2. In combination, the computer program embodied in the computer-readable medium of claim 1, and
a vehicle, including the combustion engine;
an electronic control unit in the vehicle, wherein the electronic control unit includes the computer-readable medium that embodies the computer program. and further wherein the electronic control unit controls the fuel supply to the combustion engine in the vehicle.
3. A method for controlling supply of fuel to a combustion engine having a first group of cylinders and a second group of cylinders, the method comprising the steps of:
determining if a demanded fuel quantity to one of the cylinders is below a first predetermined fuel quantity;
and, if the demanded fuel quantity to the one cylinder is below the first predetermined fuel quantity, increasing the fuel supply to the first group of cylinders with a value determined by the demanded fuel quantity and decreasing the fuel supply to the second group of cylinders with substantially the same value.
4. A method according to claim 3, wherein the value is reciprocally proportional to the demanded fuel quantity on at least a part of a demanded fuel quantity range between zero demanded fuel quantity and the first predetermined fuel quantity.
5. A method according to claim 4, wherein the value is reciprocally proportional to the demanded fuel quantity in the whole demanded fuel quantity range between a second predetermined fuel quantity and the first predetermined fuel quantity, the second predetermined fuel quantity being smaller than the first predetermined fuel quantity.
6. A method according to claim 4, wherein the value is highest and constant in a demanded fuel quantity range between a second predetermined fuel quantity and a third predetermined fuel quantity, which is larger than the second predetermined fuel quantity, but lower than the first predetermined fuel quantity.
7. A method for controlling supply of fuel to a combustion engine having a first group of cylinders and a second group of cylinders, the method comprising the steps of:
determining if a demanded total fuel quantity to the combustion engine is below a first predetermined total fuel quantity;
and, if the demanded total fuel quantity to the combustion engine is below the first predetermined total fuel quantity, increasing the fuel supply to the first group of cylinders with a value determined by the demanded total fuel quantity and decreasing the fuel supply to the second group of cylinders with substantially the same value.
8. A method according to claim 7, wherein the value is reciprocally proportional to the demanded total fuel quantity on at least a part of a demanded total fuel quantity range between zero demanded total fuel quantity and the first predetermined total fuel quantity.
9. A method according to claim 8, wherein the value is reciprocally proportional to the demanded total fuel quantity in the whole demanded total fuel quantity range between a second predetermined total fuel quantity and the first predetermined total fuel quantity, the second predetermined total fuel quantity being smaller than the first predetermined total fuel quantity.
10. A method according to claim 8, wherein the value is highest and constant in a demanded total fuel quantity range between a second predetermined total fuel quantity and a third predetermined total fuel quantity, which is larger than the second predetermined total fuel quantity, but lower than the first predetermined total fuel quantity.
11. A method according to claim 7, wherein the value is always less than 100%.
12. A method according to claim 7, wherein the steps are performed during at least a part of a gear shifting procedure controlled by an electronic control unit for semi-automatic or automatic gear shifting.
13. A method according to claim 7, wherein the steps are performed when an automatic cruise control system for a vehicle controls the combustion engine.
14. A method according to claim 7, wherein the fuel supply is increased to every two cylinders of all cylinders of the engine and decreased to the other cylinders of the engine according to an ignition order for all the cylinders of the engine.
Description
CROSS REFERENCE TO RELATED APPLICATION

The present application is a 35 U.S.C. 371 national phase conversion of PCT/SE2003/001810 filed 24 Nov. 2003, which claims priority of Swedish Application No. 0203476-7 filed 26 Nov. 2002. The PCT International Application was published in the English language.

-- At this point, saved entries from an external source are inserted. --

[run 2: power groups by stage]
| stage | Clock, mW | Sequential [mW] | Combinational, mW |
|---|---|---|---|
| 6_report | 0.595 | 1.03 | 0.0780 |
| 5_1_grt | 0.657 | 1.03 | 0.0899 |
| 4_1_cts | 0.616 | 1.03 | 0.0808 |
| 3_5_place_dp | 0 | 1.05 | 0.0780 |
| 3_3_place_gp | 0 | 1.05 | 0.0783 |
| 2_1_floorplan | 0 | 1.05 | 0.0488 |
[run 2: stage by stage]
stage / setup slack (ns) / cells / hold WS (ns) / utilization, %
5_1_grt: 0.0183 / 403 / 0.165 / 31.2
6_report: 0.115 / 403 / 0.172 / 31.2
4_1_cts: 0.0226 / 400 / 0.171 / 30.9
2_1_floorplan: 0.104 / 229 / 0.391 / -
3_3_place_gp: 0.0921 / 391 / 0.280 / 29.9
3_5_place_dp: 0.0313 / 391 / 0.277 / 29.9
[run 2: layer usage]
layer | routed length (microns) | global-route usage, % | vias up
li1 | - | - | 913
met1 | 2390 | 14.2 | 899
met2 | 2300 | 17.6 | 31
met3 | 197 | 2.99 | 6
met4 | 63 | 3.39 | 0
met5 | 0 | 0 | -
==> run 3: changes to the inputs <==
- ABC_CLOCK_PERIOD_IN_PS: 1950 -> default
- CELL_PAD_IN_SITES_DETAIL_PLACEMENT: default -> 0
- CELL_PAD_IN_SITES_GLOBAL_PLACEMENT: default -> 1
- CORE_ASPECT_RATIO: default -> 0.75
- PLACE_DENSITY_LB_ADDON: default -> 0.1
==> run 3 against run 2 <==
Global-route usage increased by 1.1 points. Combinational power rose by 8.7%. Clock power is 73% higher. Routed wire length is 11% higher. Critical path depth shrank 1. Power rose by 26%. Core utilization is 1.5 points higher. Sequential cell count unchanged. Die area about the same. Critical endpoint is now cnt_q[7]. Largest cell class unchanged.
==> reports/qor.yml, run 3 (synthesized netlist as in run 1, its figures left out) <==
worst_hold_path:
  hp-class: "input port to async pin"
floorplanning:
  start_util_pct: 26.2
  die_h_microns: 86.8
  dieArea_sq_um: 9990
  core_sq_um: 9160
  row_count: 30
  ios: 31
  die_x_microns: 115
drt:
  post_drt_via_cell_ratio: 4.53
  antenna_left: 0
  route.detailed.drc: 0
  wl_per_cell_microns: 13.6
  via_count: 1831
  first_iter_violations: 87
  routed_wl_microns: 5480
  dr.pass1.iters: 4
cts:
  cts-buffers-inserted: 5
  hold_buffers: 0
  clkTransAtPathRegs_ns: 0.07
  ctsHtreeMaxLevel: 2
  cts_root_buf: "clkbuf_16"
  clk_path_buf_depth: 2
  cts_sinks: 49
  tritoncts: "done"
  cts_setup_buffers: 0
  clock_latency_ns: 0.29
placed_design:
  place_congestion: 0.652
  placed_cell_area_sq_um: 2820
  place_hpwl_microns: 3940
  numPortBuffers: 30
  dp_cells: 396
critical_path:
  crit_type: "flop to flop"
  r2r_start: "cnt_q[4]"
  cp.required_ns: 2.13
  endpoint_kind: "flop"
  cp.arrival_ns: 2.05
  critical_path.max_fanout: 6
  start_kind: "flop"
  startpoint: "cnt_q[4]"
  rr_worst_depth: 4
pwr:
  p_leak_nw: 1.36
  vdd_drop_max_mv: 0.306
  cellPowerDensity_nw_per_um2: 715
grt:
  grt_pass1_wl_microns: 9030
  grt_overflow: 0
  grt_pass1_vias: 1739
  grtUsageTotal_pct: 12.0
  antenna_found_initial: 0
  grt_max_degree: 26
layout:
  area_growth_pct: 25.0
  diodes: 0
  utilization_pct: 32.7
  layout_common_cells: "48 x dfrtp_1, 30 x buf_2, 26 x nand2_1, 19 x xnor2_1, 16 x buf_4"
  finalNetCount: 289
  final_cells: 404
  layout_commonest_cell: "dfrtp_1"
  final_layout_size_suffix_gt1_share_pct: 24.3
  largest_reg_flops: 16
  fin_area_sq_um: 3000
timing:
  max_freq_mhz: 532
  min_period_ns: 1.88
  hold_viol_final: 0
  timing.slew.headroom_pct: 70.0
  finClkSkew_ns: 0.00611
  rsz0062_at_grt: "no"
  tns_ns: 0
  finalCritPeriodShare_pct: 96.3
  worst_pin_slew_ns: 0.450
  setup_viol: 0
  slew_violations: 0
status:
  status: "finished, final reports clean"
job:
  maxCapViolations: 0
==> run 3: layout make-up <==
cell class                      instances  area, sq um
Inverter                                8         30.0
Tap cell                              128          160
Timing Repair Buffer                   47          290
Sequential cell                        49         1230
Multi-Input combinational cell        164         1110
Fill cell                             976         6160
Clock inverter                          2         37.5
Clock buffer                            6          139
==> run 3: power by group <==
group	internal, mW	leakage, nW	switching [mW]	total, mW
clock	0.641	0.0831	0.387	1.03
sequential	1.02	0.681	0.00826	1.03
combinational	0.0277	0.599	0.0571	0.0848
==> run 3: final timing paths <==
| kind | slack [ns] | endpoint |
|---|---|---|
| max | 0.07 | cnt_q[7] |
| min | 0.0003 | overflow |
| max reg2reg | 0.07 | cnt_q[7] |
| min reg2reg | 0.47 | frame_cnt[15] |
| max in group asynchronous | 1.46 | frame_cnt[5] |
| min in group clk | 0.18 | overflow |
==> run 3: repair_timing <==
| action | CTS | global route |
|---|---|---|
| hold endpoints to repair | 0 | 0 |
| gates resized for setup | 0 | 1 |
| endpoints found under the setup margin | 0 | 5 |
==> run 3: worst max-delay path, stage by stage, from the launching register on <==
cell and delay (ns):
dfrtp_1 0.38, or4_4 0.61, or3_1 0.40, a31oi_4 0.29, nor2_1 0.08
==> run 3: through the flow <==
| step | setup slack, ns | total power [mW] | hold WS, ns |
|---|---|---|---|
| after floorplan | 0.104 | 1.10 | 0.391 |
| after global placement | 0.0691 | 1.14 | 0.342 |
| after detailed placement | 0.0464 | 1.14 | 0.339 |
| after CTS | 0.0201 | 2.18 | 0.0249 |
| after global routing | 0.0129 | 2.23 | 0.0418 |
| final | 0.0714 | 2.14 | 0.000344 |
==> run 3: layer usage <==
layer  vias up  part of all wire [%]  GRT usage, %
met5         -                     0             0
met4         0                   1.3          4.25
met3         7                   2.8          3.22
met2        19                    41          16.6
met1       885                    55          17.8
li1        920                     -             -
## src/rtl/pdm_decimator.sv

```systemverilog
`default_nettype none
// ============================================================================
//  Module   : pdm_decimator
//  Brief    : PDM clock generator, 1-bit sampler and 3rd-order CIC decimator
//             producing signed PCM samples with a one-cycle valid strobe.
//  Revision : 1.0
// ============================================================================

module pdm_decimator #(
    parameter int CLK_DIV  = 2,
    parameter int DEC_RATE = 64,
    parameter int LOG2_DEC = 6,
    parameter int O_BW     = 8
) (
    input  logic            clk_i,
    input  logic            rst_n_i,
    input  logic            en_i,
    input  logic            pdm_i,
    output logic            pdm_clk_o,
    output logic [O_BW-1:0] data_o,
    output logic            valid_o,
    output logic            sat_o
);

    localparam int c_width = 3*LOG2_DEC + 2;
    localparam int c_shift = 3*LOG2_DEC - 7;
    localparam int c_div_w = $clog2(CLK_DIV);

    localparam logic [c_div_w-1:0]        c_div_last    = c_div_w'(CLK_DIV - 1);
    localparam logic [c_div_w-1:0]        c_half        = c_div_w'(CLK_DIV / 2);
    localparam logic [c_div_w-1:0]        c_strobe_at   = c_div_w'(CLK_DIV / 2 - 1);
    localparam logic [LOG2_DEC-1:0]       c_dec_last    = LOG2_DEC'(DEC_RATE - 1);
    localparam logic [1:0]                c_settle_done = 2'd3;
    localparam logic signed [c_width-1:0] c_plus_one    = c_width'(1);
    localparam logic signed [c_width-1:0] c_minus_one   = '1;
    localparam logic signed [c_width-1:0] c_out_max     = c_width'((2**(O_BW-1)) - 1);
    localparam logic signed [c_width-1:0] c_out_min     = ~c_out_max;

    // ------------------------------------------------------------------
    // Clock divider and sample strobe
    // ------------------------------------------------------------------
    logic               r_active;
    logic [c_div_w-1:0] r_div_cnt;
    logic               r_pdm_clk;
    logic [c_div_w-1:0] w_div_next;
    logic               w_strobe;

    // The first enabled edge only arms the divider, so the microphone sees a
    // full high phase before the first sample is taken.
    always_comb begin
        w_div_next = '0;
        if (r_active && (r_div_cnt != c_div_last)) begin
            w_div_next = r_div_cnt + c_div_w'(1);
        end
    end

    assign w_strobe = r_active && (r_div_cnt == c_strobe_at);

    always_ff @(posedge clk_i or negedge rst_n_i) begin
        if (!rst_n_i) begin
            r_active  <= 1'b0;
            r_div_cnt <= '0;
            r_pdm_clk <= 1'b0;
        end else if (!en_i) begin
            r_active  <= 1'b0;
            r_div_cnt <= '0;
            r_pdm_clk <= 1'b0;
        end else begin
            r_active  <= 1'b1;
            r_div_cnt <= w_div_next;
            r_pdm_clk <= (w_div_next < c_half);
        end
    end

    // ------------------------------------------------------------------
    // Integrators and decimation counter
    // ------------------------------------------------------------------
    logic signed [c_width-1:0] r_int1;
    logic signed [c_width-1:0] r_int2;
    logic signed [c_width-1:0] r_int3;
    logic signed [c_width-1:0] r_comb_in;
    logic [LOG2_DEC-1:0]       r_dec_cnt;
    logic                      r_tick;
    logic signed [c_width-1:0] w_x;
    logic signed [c_width-1:0] w_int1_next;
    logic signed [c_width-1:0] w_int2_next;
    logic signed [c_width-1:0] w_int3_next;
    logic                      w_frame_end;

    assign w_x         = pdm_i ? c_plus_one : c_minus_one;
    assign w_int1_next = r_int1 + w_x;
    assign w_int2_next = r_int2 + w_int1_next;
    assign w_int3_next = r_int3 + w_int2_next;
    assign w_frame_end = w_strobe && (r_dec_cnt == c_dec_last);

    // Wrap-around in the accumulators is harmless: the combs cancel it.
    always_ff @(posedge clk_i or negedge rst_n_i) begin
        if (!rst_n_i) begin
            r_int1    <= '0;
            r_int2    <= '0;
            r_int3    <= '0;
            r_comb_in <= '0;
            r_dec_cnt <= '0;
            r_tick    <= 1'b0;
        end else if (!en_i) begin
            r_int1    <= '0;
            r_int2    <= '0;
            r_int3    <= '0;
            r_comb_in <= '0;
            r_dec_cnt <= '0;
            r_tick    <= 1'b0;
        end else begin
            r_tick <= w_frame_end;
            if (w_strobe) begin
                r_int1    <= w_int1_next;
                r_int2    <= w_int2_next;
                r_int3    <= w_int3_next;
                r_dec_cnt <= r_dec_cnt + LOG2_DEC'(1);
            end
            if (w_frame_end) begin
                r_comb_in <= w_int3_next;
            end
        end
    end

    // ------------------------------------------------------------------
    // Comb section, evaluated in the cycle following the decimate tick
    // ------------------------------------------------------------------
    logic signed [c_width-1:0] r_dly1;
    logic signed [c_width-1:0] r_dly2;
    logic signed [c_width-1:0] r_dly3;
    logic signed [c_width-1:0] w_c1;
    logic signed [c_width-1:0] w_c2;
    logic signed [c_width-1:0] w_c3;

    assign w_c1 = r_comb_in - r_dly1;
    assign w_c2 = w_c1 - r_dly2;
    assign w_c3 = w_c2 - r_dly3;

    always_ff @(posedge clk_i or negedge rst_n_i) begin
        if (!rst_n_i) begin
            r_dly1 <= '0;
            r_dly2 <= '0;
            r_dly3 <= '0;
        end else if (!en_i) begin
            r_dly1 <= '0;
            r_dly2 <= '0;
            r_dly3 <= '0;
        end else if (r_tick) begin
            r_dly1 <= r_comb_in;
            r_dly2 <= w_c1;
            r_dly3 <= w_c2;
        end
    end

    // ------------------------------------------------------------------
    // Scaling, saturation, settle suppression and output registers
    // ------------------------------------------------------------------
    logic signed [c_width-1:0] w_scaled;
    logic                      w_sat_hi;
    logic                      w_sat_lo;
    logic [O_BW-1:0]           w_result;
    logic [1:0]                r_settle;
    logic [O_BW-1:0]           r_data;
    logic                      r_valid;
    logic                      r_sat;

    assign w_scaled = w_c3 >>> c_shift;
    assign w_sat_hi = (w_scaled > c_out_max);
    assign w_sat_lo = (w_scaled < c_out_min);

    always_comb begin
        w_result = w_scaled[O_BW-1:0];
        if (w_sat_hi) begin
            w_result = c_out_max[O_BW-1:0];
        end else if (w_sat_lo) begin
            w_result = c_out_min[O_BW-1:0];
        end
    end

    // The first three results carry the comb start-up transient and are
    // dropped; the counter then sticks at its terminal value.
    always_ff @(posedge clk_i or negedge rst_n_i) begin
        if (!rst_n_i) begin
            r_settle <= '0;
            r_data   <= '0;
            r_valid  <= 1'b0;
            r_sat    <= 1'b0;
        end else if (!en_i) begin
            r_settle <= '0;
            r_data   <= '0;
            r_valid  <= 1'b0;
            r_sat    <= 1'b0;
        end else begin
            r_valid <= 1'b0;
            r_sat   <= 1'b0;
            if (r_tick) begin
                if (r_settle == c_settle_done) begin
                    r_data  <= w_result;
                    r_valid <= 1'b1;
                    r_sat   <= w_sat_hi || w_sat_lo;
                end else begin
                    r_settle <= r_settle + 2'd1;
                end
            end
        end
    end

    assign pdm_clk_o = r_pdm_clk;
    assign data_o    = r_data;
    assign valid_o   = r_valid;
    assign sat_o     = r_sat;

endmodule

`default_nettype wire
```
$ cat src/rtl/multicycle_ctrl.sv
// Multicycle RV32 control FSM: sequences fetch/decode/execute/writeback and counts retired instructions.
// Latency: one state per cycle; outputs are Moore from state, with FETCH/MEMWRITE/BEQ gated by mem_ready/zero.
// Backpressure: FETCH, MEMREAD and MEMWRITE hold until mem_ready=1; mem_ready is ignored elsewhere.
// Optional feature: define ILLEGAL_TRAP_EN to trap unknown opcodes into HALT with a sticky illegal flag.
module multicycle_ctrl #(
  parameter int RETIRE_W = 32
) (
  input  logic                clk,
  input  logic                rst_n,
  input  logic [6:0]          op,
  input  logic                zero,
  input  logic                mem_ready,
  output logic                pc_write,
  output logic                adr_src,
  output logic                mem_write,
  output logic                ir_write,
  output logic                reg_write,
  output logic [1:0]          result_src,
  output logic [1:0]          alu_src_a,
  output logic [1:0]          alu_src_b,
  output logic [1:0]          alu_op,
  output logic                retire,
  output logic [RETIRE_W-1:0] instret,
  output logic                illegal
);

  localparam logic [6:0] OP_LOAD  = 7'b0000011;
  localparam logic [6:0] OP_STORE = 7'b0100011;
  localparam logic [6:0] OP_RTYPE = 7'b0110011;
  localparam logic [6:0] OP_ITYPE = 7'b0010011;
  localparam logic [6:0] OP_BEQ   = 7'b1100011;
  localparam logic [6:0] OP_JAL   = 7'b1101111;

  typedef enum logic [3:0] {
    S_FETCH    = 4'd0,
    S_DECODE   = 4'd1,
    S_MEMADR   = 4'd2,
    S_MEMREAD  = 4'd3,
    S_MEMWB    = 4'd4,
    S_MEMWRITE = 4'd5,
    S_EXECR    = 4'd6,
    S_EXECI    = 4'd7,
    S_ALUWB    = 4'd8,
    S_BEQ      = 4'd9,
    S_JAL      = 4'd10,
    S_HALT     = 4'd11
  } state_t;

  state_t              r_state;
  state_t              w_next;
  logic [RETIRE_W-1:0] r_instret;

  // State register; reset abandons any in-flight access by returning to FETCH.
  always_ff @(posedge clk or negedge rst_n) begin
    if (!rst_n) begin
      r_state <= S_FETCH;
    end else begin
      r_state <= w_next;
    end
  end

  // Next-state and control outputs; outputs depend only on state plus mem_ready/zero, never on op.
  always_comb begin
    w_next     = r_state;
    pc_write   = 1'b0;
    adr_src    = 1'b0;
    mem_write  = 1'b0;
    ir_write   = 1'b0;
    reg_write  = 1'b0;
    result_src = 2'b00;
    alu_src_a  = 2'b00;
    alu_src_b  = 2'b00;
    alu_op     = 2'b00;
    retire     = 1'b0;
    case (r_state)
      S_FETCH: begin
        alu_src_b  = 2'b10;
        result_src = 2'b10;
        ir_write   = mem_ready;
        pc_write   = mem_ready;
        if (mem_ready) w_next = S_DECODE;
      end
      S_DECODE: begin
        alu_src_a = 2'b01;
        alu_src_b = 2'b01;
        case (op)
          OP_LOAD, OP_STORE: w_next = S_MEMADR;
          OP_RTYPE:          w_next = S_EXECR;
          OP_ITYPE:          w_next = S_EXECI;
          OP_BEQ:            w_next = S_BEQ;
          OP_JAL:            w_next = S_JAL;
`ifdef ILLEGAL_TRAP_EN
          default:           w_next = S_HALT;
`else
          // Unknown opcode is skipped: refetch without retiring.
          default:           w_next = S_FETCH;
`endif
        endcase
      end
      S_MEMADR: begin
        alu_src_a = 2'b10;
        alu_src_b = 2'b01;
        w_next    = op[5] ? S_MEMWRITE : S_MEMREAD;
      end
      S_MEMREAD: begin
        adr_src = 1'b1;
        if (mem_ready) w_next = S_MEMWB;
      end
      S_MEMWB: begin
        result_src = 2'b01;
        reg_write  = 1'b1;
        retire     = 1'b1;
        w_next     = S_FETCH;
      end
      S_MEMWRITE: begin
        adr_src   = 1'b1;
        mem_write = 1'b1;
        retire    = mem_ready;
        if (mem_ready) w_next = S_FETCH;
      end
      S_EXECR: begin
        alu_src_a = 2'b10;
        alu_op    = 2'b10;
        w_next    = S_ALUWB;
      end
      S_EXECI: begin
        alu_src_a = 2'b10;
        alu_src_b = 2'b01;
        alu_op    = 2'b10;
        w_next    = S_ALUWB;
      end
      S_ALUWB: begin
        reg_write = 1'b1;
        retire    = 1'b1;
        w_next    = S_FETCH;
      end
      S_BEQ: begin
        alu_src_a = 2'b10;
        alu_op    = 2'b01;
        pc_write  = zero;
        retire    = 1'b1;
        w_next    = S_FETCH;
      end
      S_JAL: begin
        // Link value is written back in ALUWB, which also retires the jump.
        alu_src_a = 2'b01;
        alu_src_b = 2'b10;
        pc_write  = 1'b1;
        w_next    = S_ALUWB;
      end
      S_HALT: begin
        w_next = S_HALT;
      end
      default: begin
        w_next = S_FETCH;
      end
    endcase
  end

  // Retired-instruction counter; wraps naturally at all-ones.
  always_ff @(posedge clk or negedge rst_n) begin
    if (!rst_n) begin
      r_instret <= '0;
    end else if (retire) begin
      r_instret <= r_instret + RETIRE_W'(1);
    end
  end

  assign instret = r_instret;

`ifdef ILLEGAL_TRAP_EN
  logic r_illegal;

  // Sticky flag set when DECODE traps into HALT; only reset clears it.
  always_ff @(posedge clk or negedge rst_n) begin
    if (!rst_n) begin
      r_illegal <= 1'b0;
    end else if (r_state == S_DECODE && w_next == S_HALT) begin
      r_illegal <= 1'b1;
    end
  end

  assign illegal = r_illegal;
`else
  assign illegal = 1'b0;
`endif

endmodule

TECHNICAL FIELD OF THE INVENTION

The present invention relates to methods for controlling fuel supply to a combustion engine. The invention also relates to a computer program, an ECU (Electronic Control Unit) and a computer program product for performing the methods.

BACKGROUND OF THE INVENTION

Electronic control of fuel injection to combustion engines in vehicles is used today due to the advantages enabled through the electronic control in comparison with a mechanical control system. Electronic control has significantly contributed to make e.g. the diesel engine more powerful, more efficient, cleaner and quieter. U.S. Pat. No. 5,131,371-A discloses a part of such an electronic control system for a diesel engine.

A demanded fuel supply to a diesel engine is typically substantially proportional to a requested engine torque. The actual fuel supplied to the cylinders of the engine shall ideally be directly proportional to the demanded fuel supply. Hence the actual fuel supply shall ideally be proportional to the requested engine torque. However, in some fuel injection systems the correspondence between the actual fuel supply and the demanded fuel supply has not been satisfying during certain work conditions and demanded fuel quantities. This unsatisfying correspondence is caused by hydraulic instability in the fuel injection system, where the hydraulic instability may be caused e.g. when a fuel quantity control valve in the fuel injection system closes a fuel passage in the valve. The valve may for instance comprise a closing means, which is forced against a stop surface when closing the passage. The passage needs to be closed rapidly and the closing means may therefore bounce on the stop surface when closing the passage, thus enabling undesired leakage of fuel through the passage. This leakage causes the actual fuel quantity to differ from the demanded fuel quantity. If the demanded fuel quantity is small, the leakage is relatively high compared to the demanded fuel quantity. This makes the fuel injection control more difficult. A driver of the vehicle experiences the hydraulic instability through e.g. undesirable and distracting noise.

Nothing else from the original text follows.